With no annotations provided, the description carries full burden but offers minimal behavioral insight. It implies a write operation ('add') but doesn't disclose permissions needed, rate limits, error conditions, or what happens on success/failure. This is inadequate for a mutation tool with zero annotation coverage.

Agents need to know what a tool does to the world before calling it. Descriptions should go beyond structured annotations to explain consequences.

Conciseness5/5

Is the description appropriately sized, front-loaded, and free of redundancy?

The description is a single, efficient sentence with zero waste. It's front-loaded and appropriately sized for the tool's complexity, making it easy to parse quickly.

Shorter descriptions cost fewer tokens and are easier for agents to parse. Every sentence should earn its place.

Completeness2/5

Given the tool's complexity, does the description cover enough for an agent to succeed on first attempt?

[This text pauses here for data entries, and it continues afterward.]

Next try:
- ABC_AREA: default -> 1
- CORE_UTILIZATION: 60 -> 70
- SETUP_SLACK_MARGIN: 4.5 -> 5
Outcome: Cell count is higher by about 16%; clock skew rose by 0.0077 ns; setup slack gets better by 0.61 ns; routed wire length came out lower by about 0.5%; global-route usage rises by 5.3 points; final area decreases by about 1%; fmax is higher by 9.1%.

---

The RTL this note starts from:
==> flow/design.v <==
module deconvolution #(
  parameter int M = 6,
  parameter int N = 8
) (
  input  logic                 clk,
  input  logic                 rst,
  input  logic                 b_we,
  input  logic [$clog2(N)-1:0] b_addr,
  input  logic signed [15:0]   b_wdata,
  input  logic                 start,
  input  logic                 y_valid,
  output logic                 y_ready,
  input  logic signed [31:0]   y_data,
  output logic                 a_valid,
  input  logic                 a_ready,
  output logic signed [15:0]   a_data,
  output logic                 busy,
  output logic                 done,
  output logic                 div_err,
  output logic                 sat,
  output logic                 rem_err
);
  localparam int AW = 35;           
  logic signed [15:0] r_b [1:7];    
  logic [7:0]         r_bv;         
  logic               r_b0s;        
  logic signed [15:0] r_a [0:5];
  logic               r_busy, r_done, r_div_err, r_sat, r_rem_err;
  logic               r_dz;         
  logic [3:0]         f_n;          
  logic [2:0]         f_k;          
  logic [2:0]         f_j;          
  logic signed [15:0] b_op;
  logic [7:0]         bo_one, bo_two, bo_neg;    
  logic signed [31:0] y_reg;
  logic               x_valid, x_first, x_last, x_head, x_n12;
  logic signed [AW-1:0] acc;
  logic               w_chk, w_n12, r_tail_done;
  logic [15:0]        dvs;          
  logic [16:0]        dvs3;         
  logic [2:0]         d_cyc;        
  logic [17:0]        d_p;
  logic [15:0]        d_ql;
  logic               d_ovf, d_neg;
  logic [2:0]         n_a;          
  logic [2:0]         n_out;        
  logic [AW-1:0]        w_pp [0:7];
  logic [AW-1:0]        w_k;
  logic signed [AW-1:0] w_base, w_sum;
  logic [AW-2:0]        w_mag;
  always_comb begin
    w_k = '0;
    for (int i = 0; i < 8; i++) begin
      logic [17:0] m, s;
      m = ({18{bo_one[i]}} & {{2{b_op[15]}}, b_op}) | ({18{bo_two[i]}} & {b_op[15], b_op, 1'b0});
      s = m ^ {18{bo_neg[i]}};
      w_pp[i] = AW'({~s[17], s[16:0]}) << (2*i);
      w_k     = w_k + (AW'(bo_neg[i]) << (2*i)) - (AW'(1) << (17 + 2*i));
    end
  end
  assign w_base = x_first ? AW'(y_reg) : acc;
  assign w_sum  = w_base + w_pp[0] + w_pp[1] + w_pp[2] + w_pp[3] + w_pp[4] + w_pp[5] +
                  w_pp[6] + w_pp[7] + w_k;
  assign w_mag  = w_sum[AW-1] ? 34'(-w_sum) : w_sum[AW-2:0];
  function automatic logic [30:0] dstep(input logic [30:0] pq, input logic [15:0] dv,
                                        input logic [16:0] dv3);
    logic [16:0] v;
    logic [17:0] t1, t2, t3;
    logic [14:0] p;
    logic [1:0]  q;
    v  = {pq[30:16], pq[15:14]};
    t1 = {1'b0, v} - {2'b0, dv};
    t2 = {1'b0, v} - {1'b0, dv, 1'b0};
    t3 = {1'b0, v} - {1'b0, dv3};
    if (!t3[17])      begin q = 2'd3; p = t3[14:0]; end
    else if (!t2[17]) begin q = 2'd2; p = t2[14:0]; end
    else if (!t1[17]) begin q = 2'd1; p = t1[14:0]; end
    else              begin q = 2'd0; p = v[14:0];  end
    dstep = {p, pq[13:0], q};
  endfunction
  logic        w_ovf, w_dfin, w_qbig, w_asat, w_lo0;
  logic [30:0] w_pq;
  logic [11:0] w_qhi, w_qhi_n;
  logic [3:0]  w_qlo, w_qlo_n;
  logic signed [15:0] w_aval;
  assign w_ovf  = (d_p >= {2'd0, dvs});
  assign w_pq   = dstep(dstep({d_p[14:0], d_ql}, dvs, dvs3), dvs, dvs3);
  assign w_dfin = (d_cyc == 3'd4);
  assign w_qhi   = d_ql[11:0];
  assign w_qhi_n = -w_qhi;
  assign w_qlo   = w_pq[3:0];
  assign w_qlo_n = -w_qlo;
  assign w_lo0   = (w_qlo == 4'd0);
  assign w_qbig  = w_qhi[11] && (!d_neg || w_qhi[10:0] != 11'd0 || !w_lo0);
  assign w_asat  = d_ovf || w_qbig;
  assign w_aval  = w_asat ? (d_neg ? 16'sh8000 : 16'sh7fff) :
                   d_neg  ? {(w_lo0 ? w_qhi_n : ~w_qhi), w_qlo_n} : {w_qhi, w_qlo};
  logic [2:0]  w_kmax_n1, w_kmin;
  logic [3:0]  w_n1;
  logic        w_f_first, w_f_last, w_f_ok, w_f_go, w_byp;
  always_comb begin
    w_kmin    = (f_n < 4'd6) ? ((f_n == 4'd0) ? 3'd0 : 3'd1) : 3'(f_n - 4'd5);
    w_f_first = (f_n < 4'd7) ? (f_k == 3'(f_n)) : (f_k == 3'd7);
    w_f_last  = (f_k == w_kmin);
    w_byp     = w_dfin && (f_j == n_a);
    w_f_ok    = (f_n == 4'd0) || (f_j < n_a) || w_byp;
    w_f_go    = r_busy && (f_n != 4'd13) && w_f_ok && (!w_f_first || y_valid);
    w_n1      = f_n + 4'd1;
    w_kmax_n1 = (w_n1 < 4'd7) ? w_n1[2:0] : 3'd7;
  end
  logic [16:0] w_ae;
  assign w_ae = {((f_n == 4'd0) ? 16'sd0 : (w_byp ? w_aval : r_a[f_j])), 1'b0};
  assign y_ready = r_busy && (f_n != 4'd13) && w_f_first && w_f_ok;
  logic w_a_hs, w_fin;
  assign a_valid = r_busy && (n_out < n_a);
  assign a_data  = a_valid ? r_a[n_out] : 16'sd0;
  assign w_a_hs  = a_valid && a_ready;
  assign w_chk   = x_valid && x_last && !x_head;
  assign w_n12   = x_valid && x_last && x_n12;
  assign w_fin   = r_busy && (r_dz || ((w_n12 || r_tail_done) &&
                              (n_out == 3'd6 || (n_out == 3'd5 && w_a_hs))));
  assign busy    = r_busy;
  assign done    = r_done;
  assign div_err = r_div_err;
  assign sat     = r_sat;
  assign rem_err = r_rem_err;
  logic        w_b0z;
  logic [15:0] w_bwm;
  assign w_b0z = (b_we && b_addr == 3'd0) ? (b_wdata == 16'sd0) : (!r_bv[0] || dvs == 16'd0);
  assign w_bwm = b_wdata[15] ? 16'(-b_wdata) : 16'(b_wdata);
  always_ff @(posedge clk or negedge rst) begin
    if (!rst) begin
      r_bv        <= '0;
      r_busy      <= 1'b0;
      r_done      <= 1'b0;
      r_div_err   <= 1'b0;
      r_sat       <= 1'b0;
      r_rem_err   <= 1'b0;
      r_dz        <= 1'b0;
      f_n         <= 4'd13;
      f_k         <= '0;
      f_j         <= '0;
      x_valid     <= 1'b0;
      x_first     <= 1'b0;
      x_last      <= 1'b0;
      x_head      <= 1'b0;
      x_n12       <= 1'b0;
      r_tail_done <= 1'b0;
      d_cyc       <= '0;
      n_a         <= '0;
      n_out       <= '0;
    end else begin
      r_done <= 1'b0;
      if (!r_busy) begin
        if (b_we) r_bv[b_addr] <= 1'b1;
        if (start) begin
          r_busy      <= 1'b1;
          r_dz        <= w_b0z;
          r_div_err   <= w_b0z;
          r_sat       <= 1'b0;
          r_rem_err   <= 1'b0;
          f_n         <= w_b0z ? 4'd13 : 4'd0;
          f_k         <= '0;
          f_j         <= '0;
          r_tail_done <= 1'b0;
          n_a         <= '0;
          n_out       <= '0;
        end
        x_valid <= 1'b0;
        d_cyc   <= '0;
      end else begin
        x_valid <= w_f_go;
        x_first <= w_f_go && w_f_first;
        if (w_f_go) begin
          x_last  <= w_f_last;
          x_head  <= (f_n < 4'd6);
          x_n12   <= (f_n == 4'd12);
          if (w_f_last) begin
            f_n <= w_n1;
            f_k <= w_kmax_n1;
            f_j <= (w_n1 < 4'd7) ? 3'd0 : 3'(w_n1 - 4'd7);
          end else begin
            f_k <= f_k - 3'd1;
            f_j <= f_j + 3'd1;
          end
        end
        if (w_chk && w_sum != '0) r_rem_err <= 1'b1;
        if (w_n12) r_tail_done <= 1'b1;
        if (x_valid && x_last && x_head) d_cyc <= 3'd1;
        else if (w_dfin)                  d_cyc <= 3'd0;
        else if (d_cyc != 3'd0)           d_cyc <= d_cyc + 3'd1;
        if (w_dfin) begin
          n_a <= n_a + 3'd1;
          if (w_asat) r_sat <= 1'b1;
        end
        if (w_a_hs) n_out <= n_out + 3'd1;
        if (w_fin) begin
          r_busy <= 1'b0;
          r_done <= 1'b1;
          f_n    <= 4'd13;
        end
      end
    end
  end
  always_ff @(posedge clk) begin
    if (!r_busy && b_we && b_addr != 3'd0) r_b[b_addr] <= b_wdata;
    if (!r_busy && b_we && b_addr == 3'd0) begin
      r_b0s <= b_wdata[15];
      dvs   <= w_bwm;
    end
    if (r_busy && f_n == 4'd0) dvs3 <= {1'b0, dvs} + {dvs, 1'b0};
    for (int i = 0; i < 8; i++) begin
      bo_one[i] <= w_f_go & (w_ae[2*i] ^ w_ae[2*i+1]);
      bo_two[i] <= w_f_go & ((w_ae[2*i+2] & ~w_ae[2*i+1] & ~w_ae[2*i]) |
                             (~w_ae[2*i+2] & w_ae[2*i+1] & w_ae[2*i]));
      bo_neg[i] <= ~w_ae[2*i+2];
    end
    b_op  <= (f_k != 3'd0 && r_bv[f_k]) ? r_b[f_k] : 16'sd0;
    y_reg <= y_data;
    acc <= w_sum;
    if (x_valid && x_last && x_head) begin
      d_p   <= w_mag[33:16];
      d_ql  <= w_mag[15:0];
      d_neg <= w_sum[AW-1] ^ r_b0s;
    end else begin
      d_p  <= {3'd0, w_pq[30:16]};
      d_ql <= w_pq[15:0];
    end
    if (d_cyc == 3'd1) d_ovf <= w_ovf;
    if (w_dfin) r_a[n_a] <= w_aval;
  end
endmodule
This is an optimization exercise on Yosys and OpenROAD, whose aim is small area, a short achievable clock period and few clock cycles per item, not a production implementation. Function was checked by simulation only, so behaviour that the tests miss may differ from the original. Power figures rest on the tool's default switching activity, not on a simulated workload.

== before ==
==> flow/design.v <==
package rotor_stack_pkg;
  localparam int ALPHA = 26;
  localparam int W     = 5;
  localparam logic [1:0] CFG_WIRE  = 2'd0;
  localparam logic [1:0] CFG_NOTCH = 2'd1;
  localparam logic [1:0] CFG_RING  = 2'd2;
endpackage
module rs_add (
  input  logic [4:0] m_i,
  input  logic [4:0] d_i,
  input  logic [4:0] dp_i,
  output logic [4:0] a_o
);
  logic [4:0] s0;
  logic [5:0] s1;
  assign s0  = m_i + d_i;
  assign s1  = {1'b0, m_i} + {1'b0, dp_i};
  assign a_o = s1[5] ? s1[4:0] : s0;
endmodule
module rs_lut (
  input  logic [25:0][4:0] map_i,
  input  logic             loaded_i,
  input  logic             refl_i,     
  input  logic [4:0]       a_i,
  output logic [4:0]       y_o
);
  logic [4:0] g0, g1, g2, g3, t;
  assign g0 = map_i[{2'd0, a_i[2:0]}];
  assign g1 = map_i[{2'd1, a_i[2:0]}];
  assign g2 = map_i[{2'd2, a_i[2:0]}];
  assign g3 = a_i[0] ? map_i[25] : map_i[24];    
  always_comb begin
    case (a_i[4:3])
      2'd0:    t = g0;
      2'd1:    t = g1;
      2'd2:    t = g2;
      default: t = g3;
    endcase
  end
  assign y_o = loaded_i ? t : (refl_i ? (a_i ^ 5'd1) : a_i);
endmodule
module rs_cam (
  input  logic [25:0][4:0] map_i,
  input  logic             loaded_i,
  input  logic [4:0]       a_i,
  output logic [4:0]       y_o
);
  logic [4:0] t;
  always_comb begin
    t = '0;
    for (int i = 0; i < 26; i++)
      if (map_i[i] == a_i) t = t | 5'(i);
  end
  assign y_o = loaded_i ? t : a_i;
endmodule
This design comes from an exercise in tuning for small area, a short achievable clock period and few clock cycles per item on the open sky130 flow, not from production work.
Only simulation tests tie the RTL to the original design; equivalence was not proved.

==> build 78 <==
## conv_row_stationary_top
module conv_row_stationary_top (
  input  logic                     clk,
  input  logic                     rst_n,
  input  logic                     i_pix_we,
  input  conv_ctrl_pkg::row_idx_t  i_pix_row,
  input  conv_ctrl_pkg::col_idx_t  i_pix_col,
  input  conv_geom_pkg::pixel_t    i_pix_data,
  input  logic                     i_start,
  input  conv_geom_pkg::filter_t   i_filter,
  output logic                     o_busy,
  output logic                     o_valid,
  output conv_ctrl_pkg::grp_idx_t  o_grp,
  output conv_ctrl_pkg::col_idx_t  o_col,
  output conv_geom_pkg::osum_t     o_sum0,
  output conv_geom_pkg::osum_t     o_sum1,
  output conv_geom_pkg::osum_t     o_sum2,
  output logic                     o_done
);
  logic [2:0]    phase;
  logic [319:0]  taps;
  logic          grp_sel;
  logic          ofs_sel;
  logic [179:0]  sel;
  logic [71:0]   f;
  logic [89:0]   f3;
  image_row_buffer u_buf (
    .clk       (clk),
    .rst_n     (rst_n),
    .i_we      (i_pix_we && !o_busy),
    .i_wr_row  (i_pix_row),
    .i_wr_col  (i_pix_col),
    .i_wr_data (i_pix_data),
    .o_phase   (phase),
    .o_taps    (taps)
  );
  ...
==> flow/config.mk <==
export PLATFORM = sky130hd
export DESIGN_NAME = conv_row_stationary_top
export DESIGN_NICKNAME = conv_row_stationary_top
export VERILOG_FILES = /design/flow/design.v
export SDC_FILE = /design/flow/constraint.sdc
export NUM_CORES = 4
export LEC_CHECK = 0
export CAP_MARGIN = 20
export CORE_MARGIN = 2
export CORE_UTILIZATION = 40
export SLEW_MARGIN = 20
==> flow/constraint.sdc <==
create_clock -name core_clock -period 10.0 [get_ports {clk}]
set_input_delay 2.0000 -clock core_clock [delete_from_list [all_inputs] [get_ports {clk}]]
set_output_delay 2.0000 -clock core_clock [all_outputs]
set_load 0.01 [all_outputs]
standard.sh (not shown) runs the stock make flow with config.mk's settings and CLKGATE_MAP_FILE= SYNTH_SCRIPT=/design/flow/synth_recipe.tcl, a recipe that flattens the netlist after the stock synthesis.
==> flow/flow/run.sh <==
#!/bin/bash
set -e
here=$(pwd)
{
  echo "include $here/config.mk"
  echo "export DONT_USE_CELLS += sky130_fd_sc_hd__a222oi_1 sky130_fd_sc_hd__a22oi_1"
  echo "export SETUP_SLACK_MARGIN = 6.5"
} > flow_config.mk
bash standard.sh DESIGN_CONFIG=$here/flow_config.mk finish > standard.log 2>&1
==> build 89 (differences from build 78) <==
==> flow/flow/run.sh (replaced) <==
#!/bin/bash
set -e
here=$(pwd)
{
  echo "include $here/config.mk"
  echo "export DONT_USE_CELLS += sky130_fd_sc_hd__a222oi_1 sky130_fd_sc_hd__a22oi_1"
  echo "export SETUP_SLACK_MARGIN = 6.1"
} > flow_config.mk
bash standard.sh DESIGN_CONFIG=$here/flow_config.mk finish > standard.log 2>&1
--- a/flow/config.mk
+++ b/flow/config.mk
@@ -8,4 +8,6 @@
 export CAP_MARGIN = 20
 export CORE_MARGIN = 2
-export CORE_UTILIZATION = 40
+export CORE_UTILIZATION = 45
+export CTS_BUF_LIST = sky130_fd_sc_hd__clkbuf_8
 export SLEW_MARGIN = 20
+export TNS_END_PERCENT = 20
==> reports/results.tsv <==
stage	metric	value	unit
run_status	status	no timing/DRC/antenna violations	
die	initial_core_util	45.2	%
die	die_h	427	um
routing	route.met2.wl	140	mm
final_layout	layout_commonest_cell	a21oi_1	
final_layout	clkbuf_count	256	
critical_path	required	10.82	ns
final_layout	multi_input_area	0.0481	sq mm
cts	clk_latency	1.08	ns
sta	fin_skew	0.114	ns
-- figures above: build 89

==> reports/results.tsv <==
stage	metric	value	unit
sta	worstMarginPinSlew	0.983	ns
synthesis	async_flop_share	1.53	%
global_route	grt_use_total	35.6	%
critical_path	required	10.71	ns
final_layout	layout_commonest_cell	dfxtp_1	
die	initial_core_util	40.3	%
final_layout	seq-cell-share	27.5	%
die	die_h	453	um
cts	clk_latency	0.87	ns
run_status	status	no timing/DRC/antenna violations	
final_layout	multi_input_area	0.0507	sq mm
sta	fin_skew	0.0734	ns
routing	route.met2.wl	148	mm
final_layout	clkbuf_count	198	
-- figures above: build 78

Testbench counts of build 78, summed over its fixed seeds: cycles 7,152, runs 256.
Testbench counts of build 89, summed over its fixed seeds: cycles 7,152, runs 256.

Given this is a mutation tool with no annotations and no output schema, the description is incomplete. It lacks crucial context like required permissions, what the response contains, error handling, or how it interacts with sibling tools (e.g., 'remove_participants').

Complex tools with many parameters or behaviors need more documentation. Simple tools need less. This dimension scales expectations accordingly.

Parameters3/5

Does the description clarify parameter syntax, constraints, interactions, or defaults beyond what the schema provides?

Schema description coverage is 100%, so parameters are documented in the schema. The description adds no additional meaning beyond implying 'participants' are added to a 'group', which is already clear from the schema. Baseline 3 is appropriate when the schema does the heavy lifting.

Input schemas describe structure but not intent. Descriptions should explain non-obvious parameter relationships and valid value ranges.

Purpose4/5

Does the description clearly state what the tool does and how it differs from similar tools?

The description clearly states the verb ('add') and resource ('participants to a group'), making the purpose immediately understandable. However, it doesn't differentiate from sibling tools like 'remove_participants' or 'create_group', which would require mentioning it's for existing groups only.

Agents choose between tools based on descriptions. A clear purpose with a specific verb and resource helps agents select the right tool.

Usage Guidelines2/5

Does the description explain when to use this tool, when not to, or what alternatives exist?

The description provides no guidance on when to use this tool versus alternatives. It doesn't mention prerequisites (e.g., group must exist), exclusions (e.g., cannot add participants to non-existent groups), or related tools like 'remove_participants' or 'create_group'.

Agents often have multiple tools that could apply. Explicit usage guidance like "use X instead of Y when Z" prevents misuse.